Thursday, October 20, 2011

Charles Dickens: A Comedy Roast


Plans to celebrate the bi-centenary of Charles Dickens's birth next year continue apace at the British Broadcasting Corporation. Following announcements of new adaptations of Great Expectations and The Mystery of Edwin Drood, BBC Radio 4's acclaimed comedy series inspired by the many novels of the great man, Bleak Expectations, is to be adapted for television this Christmas as The Bleak Old Shop of Stuff by writer Mark Evans. It seems to me very fitting that such a project be greenlit at a time when we reflect on Dickens's vast contribution as he himself was an merciless satirist of various aspects of Victorian life and one would like to think that he would be able to appreciate a well-made parody of the various tropes and conventions of his own oevure. The series, beginning with a Christmas special and continuing with three further episodes in the New Year, will no doubt feature youthful indiscretions, unscrupulous individuals with flamboyant names, selfish parents, patient wives and many a reversal of fortune.

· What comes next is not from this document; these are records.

Context: an optimization exercise on an open-source flow, tuned for small area. The choices shown serve that exercise and are no tape-out recipe. At most, simulation tests tie the RTL to the original design; equivalence was not proved. The clock port is modelled as an ideal driver, which makes a skipped or thinned clock tree look cheaper than it is; a real chip needs a root buffer or a tree. Power is estimated from default activity; no workload was simulated.

== main ==
// bnn_spi_top
module bnn_spi_top (
  input  logic       clk,
  input  logic       rst_n,
  input  logic       spi_sclk,
  input  logic       spi_mosi,
  input  logic       spi_cs_n,
  output logic [3:0] result_out,
  output logic       result_ready,
  output logic       status_ready,
  output logic       send_image,
  output logic [2:0] fsm_state
);
  function automatic logic [8:0] radd8(input logic [7:0] x, input logic [7:0] y);
    logic c;
    c = 1'b0;
    for (int i = 0; i < 8; i++) begin
      radd8[i] = x[i] ^ y[i] ^ c;
      c = (x[i] & y[i]) | (c & (x[i] ^ y[i]));
    end
    radd8[8] = c;
  endfunction
  logic       sclk_s1, sclk_s2, mosi_s1, mosi_s2, cs_s1, cs_s2;
  logic       sclk_prev;
  logic [2:0] bit_cnt;
  logic [7:0] shift_reg;
  logic       byte_rise;         
  always_ff @(posedge clk or negedge rst_n) begin
    if (!rst_n) begin
      sclk_s1 <= 1'b0;
      cs_s1   <= 1'b1;
      cs_s2   <= 1'b1;
    end else begin
      sclk_s1 <= spi_sclk;
      cs_s1   <= spi_cs_n;
      cs_s2   <= cs_s1;
    end
  end
  wire sclk_rise = sclk_s2 & ~sclk_prev;
  wire bit_in    = ~cs_s2 & sclk_rise;
  always_ff @(posedge clk) begin
    sclk_s2   <= sclk_s1;
    mosi_s1   <= spi_mosi;
    mosi_s2   <= mosi_s1;
    sclk_prev <= sclk_s2;
    byte_rise <= bit_in & (bit_cnt == 3'd7);
    if (cs_s2)       bit_cnt <= 3'd0;
    else if (bit_in) bit_cnt <= bit_cnt + 3'd1;
    if (bit_in) shift_reg <= {shift_reg[6:0], mosi_s2};
  end
  logic [2:0] state, next_state;
  logic       cs_prev;
  logic [9:0] cnt;               
  wire        cmd_status, cmd_image;
  logic [6:0] ptr;               
  wire cs_falling = ~cs_s2 & cs_prev;
  wire cs_rising  = cs_s2 & ~cs_prev;
  wire rx_active  = (state == bnn_spi_pkg::S_RX_CMD) || (state == bnn_spi_pkg::S_IMG_RX);
  wire in_wait    = (state == bnn_spi_pkg::S_WAIT_INFERENCE);
  wire in_clear   = (state == bnn_spi_pkg::S_CLEAR);
  wire timeout    = &cnt;
  wire buf_full   = (ptr == 7'd112);
  wire buf_empty  = (ptr == 7'd127);
  wire write      = (state == bnn_spi_pkg::S_IMG_RX) & byte_rise & ~buf_full;
  wire res_now    = in_wait & (cnt == 10'd116);
  ...
Size: ~510 cells after synthesis, about 5900 sq um of cells after synthesis.
clock: 20.0 ns
lec_check: 0
cap_margin: 20
core_margin: 2
core_utilization: 40
slew_margin: 20
standard.sh (not shown) runs the stock make flow with config.mk's settings and CLKGATE_MAP_FILE= SYNTH_SCRIPT=/design/flow/synth_recipe.tcl, a recipe that flattens the netlist after the stock synthesis.
==> flow/flow/run.sh <==
#!/bin/bash
# Standard layout, except: the clock tree is a root buffer and a few
# clustered leaf buffers built by flow/cts_manual.tcl in place of TritonCTS's
# H-tree, and ports are buffered with buf_1.
set -euo pipefail
here=$(pwd)
export PRE_CTS_TCL=$here/flow/cts_manual.tcl
export CTS_NLEAF=6
export CTS_LEAF_CELL=sky130_fd_sc_hd__clkbuf_16
export CTS_ROOT_CELL=sky130_fd_sc_hd__clkbuf_16
export BUFFER_PORTS_ARGS="-buffer_cell sky130_fd_sc_hd__buf_1"
bash standard.sh > standard.log 2>&1
Other scripts of this flow, unchanged in this note and not shown: flow/flow/cts_manual.tcl
Inputs modified between main and the feature branch:
--- a/flow/design.v
+++ b/flow/design.v
@@ -136,23 +136,22 @@
   wire        par_v;
   localparam logic [59:0] CLS_TAB = {6'h07, 6'h03, 6'h01, 6'h04, 6'h03, 6'h06, 6'h01, 6'h05, 6'h0a, 6'h20};
   wire [5:0] cls_row = CLS_TAB[6*cls +: 6];
   wire [5:0] best_row = CLS_TAB[6*best_class +: 6];
   assign best_par = best_row[0];
   assign init_v = {4'd0, cls_row[5:1]};
   assign par_v  = cls_row[0];
   always_ff @(posedge clk) begin
     if (write) hold <= shift_reg;
   end
-  always_ff @(posedge clk or negedge rst_n) begin
-    if (!rst_n) cls <= 4'd0;
-    else        cls <= (cls == 4'd9) ? 4'd0 : cls + 4'd1;
+  always_ff @(posedge clk) begin
+    cls <= (cls == 4'd9) ? 4'd0 : cls + 4'd1;
   end
   wire [4:0] step_k  = write ? {1'b0, cls} + 5'd17 : 5'd14;
   wire [8:0] step_a  = radd8({1'b0, ptr}, {3'd0, step_k});
   wire       wrap    = (cls == 4'd9);
   wire [7:0] add_x   = wrap ? {&ptr_next, ptr_next} : wgt;
   wire [7:0] add_y   = wrap ? {ptr_next, 1'b0} : {step_a[6:0], ~write};
   wire [8:0] wgt_nx  = radd8(add_x, add_y);
   always_ff @(posedge clk) begin
     wgt <= wgt_nx[7:0];
   end
Compared with main, in the feature branch post-synth net total lost 4; width of the chip now sits at about the same level; synthesized-area fraction occupied by adder cells held; synthesized area decreased about 0.46%; clock-pin slew on the worst setup and hold paths now sits at about the same level.
Measured against each other, the feature branch and main differ in all-layer global routing usage, the higher figure coming from the feature branch.
| parity-gate share of the synthesized area counting xor and xnor cells | the feature branch vs main | 0.31 points higher |
Comparing critical path data arrival time for the feature branch and main, the smaller number came from the feature branch.
Compared the feature branch vs main, and full die area is down in the feature branch.
A start point of the critical path of cnt[8] is what the feature branch shows, while state[2] belongs to main.
As of the feature branch, total wire length after detailed routing had risen by a few percent compared to main.
On slack of the critical path: between the feature branch and main, it ends up higher for the feature branch.
Diff main -> the feature branch | power dissipated in combinational cells | up by more than 10%
Looking at the feature branch and main, the multi-input logic area is a wash.
The feature branch: flow completed, timing, DRC and antenna clean
Power share of the clock group (higher): main
Only the layout flow was run in the feature branch; the RTL was not checked for function there. No run of this note takes its clock network from TritonCTS; it comes from the design's own scripts or RTL.

========
bnn_spi_top, a different RTL version from the one above (not shown whole).
Size: about 500 cells after synthesis, about 160 flip-flops, about 5800 µm² of cells after synthesis.
clock: 20.0 ns
lec_check: 0
cap_margin: 20
core_margin: 2
core_utilization: 40
slew_margin: 20
==> flow/flow/run.sh <==
#!/bin/bash
# Standard layout, except:
#  - after the floorplan, the combinational logic is re-mapped for area by
#    OpenROAD's restructure (flow/restructure.tcl);
#  - the clock tree is a root buffer and a few clustered leaf buffers built
#    by flow/cts_manual.tcl in place of TritonCTS's H-tree;
#  - ports are buffered with buf_1.
# Each tool's output goes to the ORFS logs under orfs/logs, and make's own
# output to standard.log.
set -euo pipefail
here=$(pwd)
export POST_FLOORPLAN_TCL=$here/flow/restructure.tcl
export PRE_CTS_TCL=$here/flow/cts_manual.tcl
export CTS_NLEAF=6
export CTS_LEAF_CELL=sky130_fd_sc_hd__clkbuf_16
export CTS_ROOT_CELL=sky130_fd_sc_hd__clkbuf_8
export BUFFER_PORTS_ARGS="-buffer_cell sky130_fd_sc_hd__buf_1"
bash standard.sh > standard.log 2>&1
Other scripts of this flow, unchanged in this note and not shown: flow/flow/cts_manual.tcl, flow/flow/lib_filter.py, flow/flow/restructure.tcl
The first run finished clean.
Edit:
--- a/flow/design.v
+++ b/flow/design.v
@@ -142,27 +142,33 @@
   always_ff @(posedge clk) begin
     if (write) hold <= shift_reg;
   end
   always_ff @(posedge clk or negedge rst_n) begin
     if (!rst_n) cls <= 4'd0;
     else        cls <= (cls == 4'd9) ? 4'd0 : cls + 4'd1;
   end
-  wire [4:0] step_k  = write ? {1'b0, cls} + 5'd17 : 5'd14;
-  wire [8:0] step_a  = radd8({1'b0, ptr}, {3'd0, step_k});
+  logic      lag;
+  wire [6:0] a14     = ptr + 7'd14;
   wire       wrap    = (cls == 4'd9);
   wire [7:0] add_x   = wrap ? {&ptr_next, ptr_next} : wgt;
-  wire [7:0] add_y   = wrap ? {ptr_next, 1'b0} : {step_a[6:0], ~write};
+  wire [7:0] add_y   = wrap  ? {ptr_next, 1'b0} :
+                       write ? {3'd0, cls + 4'd1, 1'b1} :
+                       lag   ? {a14[5:0], 2'b10} :
+                               {a14, 1'b1};
   wire [8:0] wgt_nx  = radd8(add_x, add_y);
   always_ff @(posedge clk) begin
+    lag <= write & ~wrap;
+  end
+  always_ff @(posedge clk) begin
     wgt <= wgt_nx[7:0];
   end
   wire       cnt_lo   = ~|cnt[9:5];
-  wire       cnt_lt10 = cnt_lo & ~cnt[4] & ~(cnt[3] & (cnt[2] | cnt[1]));
-  wire       cnt_1x   = cnt_lo & (cnt[4] ? ~(cnt[3] | cnt[2]) : (cnt[3] & (cnt[2] | cnt[1])));
-  wire       scoring  = ~buf_empty & cnt_lt10;
+  wire       cnt_win  = cnt_lo & ~cnt[4] & (|cnt[3:0]) & ~(cnt[3] & (cnt[2] | (cnt[1] & cnt[0])));
+  wire       cnt_1x   = cnt_lo & cnt[4] & (cnt[3] | (cnt[2] & cnt[1]));
+  wire       scoring  = ~buf_empty & cnt_win;
   wire [7:0] mask     = {{4{~buf_full & scoring}}, {4{scoring}}};
   wire [7:0] m        = hold & wgt & mask;
   wire       s0 = m[0] ^ m[1] ^ m[2], c0 = (m[0] & m[1]) | (m[2] & (m[0] ^ m[1]));
   wire       s1 = m[3] ^ m[4] ^ m[5], c1 = (m[3] & m[4]) | (m[5] & (m[3] ^ m[4]));
   wire       s2 = m[6] ^ m[7],        c2 = m[6] & m[7];
   wire       p0 = s0 ^ s1 ^ s2,       k1 = (s0 & s1) | (s2 & (s0 ^ s1));
   wire       t1 = c0 ^ c1 ^ c2,       k2 = (c0 & c1) | (c2 & (c0 ^ c1));
=> Register-to-register slack is worse by 0.32 ns; combinational power decreases by 7.0%; final area decreases by 0.50%; routed wire length is lower by 1.5%; worst hold slack degrades by 0.0070 ns; setup slack is worse by 0.46 ns; utilization shrinks by 0.52 points; synthesized area increases by 1.5%; die area rises by 1.4%; power is lower by 1.4%; clock power decreases by about 3%; final cell count fell by 1.1%; global-route usage climbs by 0.21 points.
No run of this note takes its clock network from TritonCTS; it comes from the design's own scripts or RTL.

separate check: timing with driven ports:
No port has a modelled driver above. Below, the same layouts with a new extraction and two added sets of constraints. Step 1 assumes that a clkbuf_16 drives the clock port and a buf_2 every other input. Step 2 adds t to the input delays and takes it off the output delays; t is the mean of the earliest and latest rising clock arrival at the registers after step 1. Input paths then give back, and output paths get back, about the clock's delay inside the block. Slacks: no drivers / after step 1 / after step 2; pairs: no drivers / after step 1.
| run | t (ns) | setup slack, ns | worst setup path at the end |
|---|---|---|---|
| main | 0.395 | 13.714 / 13.673 / 14.068 | register to output |
| the feature branch | 0.392 | 13.991 / 13.949 / 14.341 | register to output |
| the first run of note 2 | 0.443 | 14.000 / 13.966 / 14.409 | register to output |
| the second run of note 2 | 0.426 | 13.540 / 13.508 / 13.935 | register to output |
After both steps setup and hold are still met in every run listed.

The Bleak Old Shop of Stuff tells the tale of one Jedrington Secret-Past, the up-standing family man and owner of The Old Shop of Stuff, Victorian London's most successful purveyor of miscellaneous odd things. We will follow Jedrington's various misadventures including being incarcerated by the evil lawyer Malifax Skulkingworm in London's infamous prison The Skint on the eve of Christmas until he can repay a mysterious and vast debt, teaming up with seemingly charming business partner Harmswell Grimstone and discovering that his wife Conceptiva has a secret past that is even darker than his own. Starring Robert Webb as Jedrington, Katherine Parkinson as Conceptiva, Stephen Fry as Skulkingworm and Tim McInnerney as Grimstone, the impressive ensemble cast also includes David Mitchell (pictured above with comedy partner Webb in a Poirot skit from their sketch series), Sarah Hadland, Celia Imrie, Pauline McLynn, Kevin Eldon, Derek Griffiths and Johnny Vegas. What larks, eh?